Cette nouvelle querelle de compétences risque de s'ajouter aux nombreux contentieux portés par Québec devant les tribunaux ces derniers mois aux côtés du registre des armes à feu, des congés parentaux, de la réforme du Sénat et des valeurs mobilières.

«Toutes les hypothèses sont possibles», a indiqué vendredi le ministre de la Justice, Jean-Marc Fournier, inquiet du changement qu'entend apporter le gouvernement de Stephen Harper à la Loi sur les banques.

«Nous allons continuer d'indiquer au gouvernement fédéral que nous entendons appliquer nos lois, qui ont été adoptées en fonction de nos juridictions concernant le droit civil, en matière de contrats, en matière de protection du consommateur et pour nous, il n'est pas question de reculer là-dessus», a-t-il assuré lors d'un point de presse à l'Assemblée nationale.

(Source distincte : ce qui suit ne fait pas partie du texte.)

===== config.mk =====
export PLATFORM = sky130hd
export DESIGN_NAME = mm_ctrl
export DESIGN_NICKNAME = d
export VERILOG_FILES = /design/src/hw/rtl/mm_pkg.sv /design/src/hw/rtl/mm_ctrl.sv
export SDC_FILE = /design/constraint.sdc
export NUM_CORES = 2
export LEC_CHECK = 0
export BUFFER_PORTS_ARGS = -buffer_cell sky130_fd_sc_hd__clkbuf_2
export CORE_MARGIN = 1
export CORE_UTILIZATION = 55
export DETAILED_ROUTE_END_ITERATION = 8
export MAX_ROUTING_LAYER = met4
export PLACE_DENSITY_LB_ADDON = 0.08
export SETUP_SLACK_MARGIN = 0.4
export SLEW_MARGIN = 20
export SYNTH_ARGS = -nofsm -noshare
export SYNTH_HDL_FRONTEND = slang
export SYNTH_SLANG_ARGS = --single-unit

===== constraint.sdc =====
create_clock -name clk -period 12.84 [get_ports clk]
set_input_delay 0 -clock clk [delete_from_list [all_inputs] [get_ports clk]]
set_output_delay 0 -clock clk [all_outputs]
set_load 0.02 [all_outputs]
[config.mk]
export PLATFORM = sky130hd
export DESIGN_NAME = r2fft_bfly
export DESIGN_NICKNAME = d
export VERILOG_FILES = /design/src/hdl/r2fft_pkg.sv /design/src/hdl/r2fft_bfly.sv
export SDC_FILE = /design/constraint.sdc
export NUM_CORES = 2
export LEC_CHECK = 0
export ABC_AREA = 1
export BUFFER_PORTS_ARGS = -buffer_cell sky130_fd_sc_hd__buf_2
export CAP_MARGIN = 10
export CORE_ASPECT_RATIO = 0.6
export CORE_UTILIZATION = 65
export CTS_CLUSTER_DIAMETER = 100
export DETAILED_ROUTE_END_ITERATION = 10
export PLACE_DENSITY = 0.81
export SKIP_LAST_GASP = 1
export SLEW_MARGIN = 40
export SYNTH_ARGS = -nofsm -noshare
export SYNTH_HDL_FRONTEND = slang
export SYNTH_SLANG_ARGS = --single-unit
[constraint.sdc]
create_clock -name clk -period 14.35 [get_ports clk]
set_input_delay 2.1525 -clock clk [delete_from_list [all_inputs] [get_ports clk]]
set_output_delay 2.1525 -clock clk [all_outputs]
set_load 0.01 [all_outputs]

Dans leur projet de loi controversé de mise en oeuvre du budget (C-38) - une brique de plus de 400 pages modifiant une soixantaine de lois - les conservateurs ajoutent au préambule de la Loi sur les banques qu'il est dans l'intérêt national que le fédéral ait des normes «exclusives» sur les produits et services bancaires.

De passage à Québec vendredi pour prononcer une allocution dans le cadre du Congrès «Panorama paiements», le ministre fédéral des Finances, Jim Flaherty, a de son côté défendu la position de son gouvernement.

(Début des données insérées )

`config.mk`:
```
export PLATFORM = sky130hd
export DESIGN_NAME = mi3_queue
export DESIGN_NICKNAME = d
export VERILOG_FILES = /design/src/rtl/mi3_pkg.sv /design/src/rtl/mi3_queue.sv
export SDC_FILE = /design/constraint.sdc
export NUM_CORES = 1
export LEC_CHECK = 0
export BUFFER_PORTS_ARGS = -buffer_cell sky130_fd_sc_hd__buf_2
export CAP_MARGIN = 20
export CORE_AREA = 2 2 385 387
export DETAILED_ROUTE_END_ITERATION = 6
export DIE_AREA = 0 0 387 389
export HOLD_SLACK_MARGIN = 0.1
export PLACE_DENSITY = 0.57
export SLEW_MARGIN = 20
export SYNTH_ARGS = -nofsm -noshare
export SYNTH_HDL_FRONTEND = slang
export SYNTH_SLANG_ARGS = --single-unit
export TNS_END_PERCENT = 50
```
`constraint.sdc`:
```
create_clock -name clk -period 17.17 [get_ports clk]
set_clock_uncertainty 0.2 [all_clocks]
set_input_delay 1.717 -clock clk [delete_from_list [all_inputs] [get_ports clk]]
set_output_delay 1.717 -clock clk [all_outputs]
set_load 0.005 [all_outputs]
```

Affirmer le caractère «exclusif et national» des normes bancaires permet, selon lui, de protéger la réputation sans tache du Canada dans ce domaine.

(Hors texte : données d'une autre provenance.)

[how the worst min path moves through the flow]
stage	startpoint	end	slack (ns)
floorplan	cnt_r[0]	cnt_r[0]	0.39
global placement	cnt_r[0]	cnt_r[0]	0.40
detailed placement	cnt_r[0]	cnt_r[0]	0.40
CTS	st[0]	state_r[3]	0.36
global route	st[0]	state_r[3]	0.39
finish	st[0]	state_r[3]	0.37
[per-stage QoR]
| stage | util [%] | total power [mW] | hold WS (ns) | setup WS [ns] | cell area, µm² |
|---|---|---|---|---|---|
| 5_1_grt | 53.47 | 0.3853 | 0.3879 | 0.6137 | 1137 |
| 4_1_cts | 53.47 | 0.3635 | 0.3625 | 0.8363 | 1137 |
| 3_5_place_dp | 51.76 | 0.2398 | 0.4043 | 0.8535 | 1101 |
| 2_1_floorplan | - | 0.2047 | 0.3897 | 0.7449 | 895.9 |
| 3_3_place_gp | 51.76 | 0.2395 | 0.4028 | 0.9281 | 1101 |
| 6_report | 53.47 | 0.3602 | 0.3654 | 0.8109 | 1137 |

«Les provinces et les territoires ont des compétences sur les coopératives financières comme les caisses populaires, mais le gouvernement fédéral est responsable du système bancaire et continuera de l'être. Nous protégerons la superbe réputation du Canada en cette matière», a-t-il fait valoir.

Il est «très clair dans la constitution de notre pays que la juridiction en matière bancaire revient au gouvernement fédéral et nous tenons à protéger cette juridiction», a poursuivi le ministre.

En vertu de la constitution canadienne, la compétence sur les banques relève du gouvernement fédéral mais Québec dispose de pouvoirs en matière de «contrats», notamment les contrats de crédit. Le gouvernement québécois exerce aussi sa compétence en ce qui a trait à la protection des consommateurs.

Informés des intentions d'Ottawa, des groupes de consommateurs québécois ont récemment sonné l'alarme. Ils craignent de perdre des protections et des droits de recours prévus par le Code civil et la Loi sur la protection du consommateur si le seul régime fédéral s'applique aux banques.

La compétence du Québec en droit civil et en matière de contrats est pourtant «très claire et incontestable», a souligné le ministre Fournier, qui est aussi responsable de l'Office de la protection du consommateur.

«Le Québec va assumer ses responsabilités constitutionnelles, nous avons la juridiction en matière de droit civil, en matière de contrats, j'ai personnellement la responsabilité de la protection du consommateur et j'entends assumer mes responsabilités», a-t-il insisté.

S'il est trop tôt pour annoncer la suite des choses, la possibilité d'un recours légal contre le gouvernement fédéral n'est pas écartée pour autant, a fait comprendre le ministre Fournier.

«N'anticipons pas sur les réponses, je dis simplement que toutes les hypothèses sont possibles», a-t-il dit.

Selon lui, le gouvernement Harper erre s'il croit pouvoir «absorber» les compétences des provinces avec un nouveau préambule à la Loi sur les banques.

«Je crois qu'ils font erreur, et il est important de leur dire dès ce moment-ci. Ce n'est pas en changeant un préambule qu'on change la constitution», a-t-il soulevé.